■ **The problem**:
Check each line of the entries below for the word "constraint", then report how many have it, with no other words.

---------- Available records ----------

`config.mk`:
```
export PLATFORM = sky130hd
export DESIGN_NAME = mfe_config
export DESIGN_NICKNAME = d
export VERILOG_FILES = /design/src/common/mfe_pkg.sv /design/src/hw/mfe_config.sv
export SDC_FILE = /design/constraint.sdc
export NUM_CORES = 1
export LEC_CHECK = 0
export BUFFER_PORTS_ARGS = -buffer_cell sky130_fd_sc_hd__buf_2
export CELL_PAD_IN_SITES_DETAIL_PLACEMENT = 1
export CELL_PAD_IN_SITES_GLOBAL_PLACEMENT = 2
export CORE_ASPECT_RATIO = 1.5
export CORE_MARGIN = 2
export CORE_UTILIZATION = 42
export CTS_CLUSTER_DIAMETER = 40
export DETAILED_ROUTE_END_ITERATION = 10
export GPL_ROUTABILITY_DRIVEN = 0
export GPL_TIMING_DRIVEN = 1
export PLACE_DENSITY_LB_ADDON = 0.1
export SLEW_MARGIN = 30
export SYNTH_ARGS = -nofsm -noshare
export SYNTH_HDL_FRONTEND = slang
export SYNTH_SLANG_ARGS = --single-unit
export TNS_END_PERCENT = 20
```
`constraint.sdc`:
```
create_clock -name clk -period 4.2 [get_ports clk]
set_input_delay 0.42 -clock clk [delete_from_list [all_inputs] [get_ports clk]]
set_output_delay 0.42 -clock clk [all_outputs]
set_load 0.02 [all_outputs]
```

----------

■ **Task output**:
2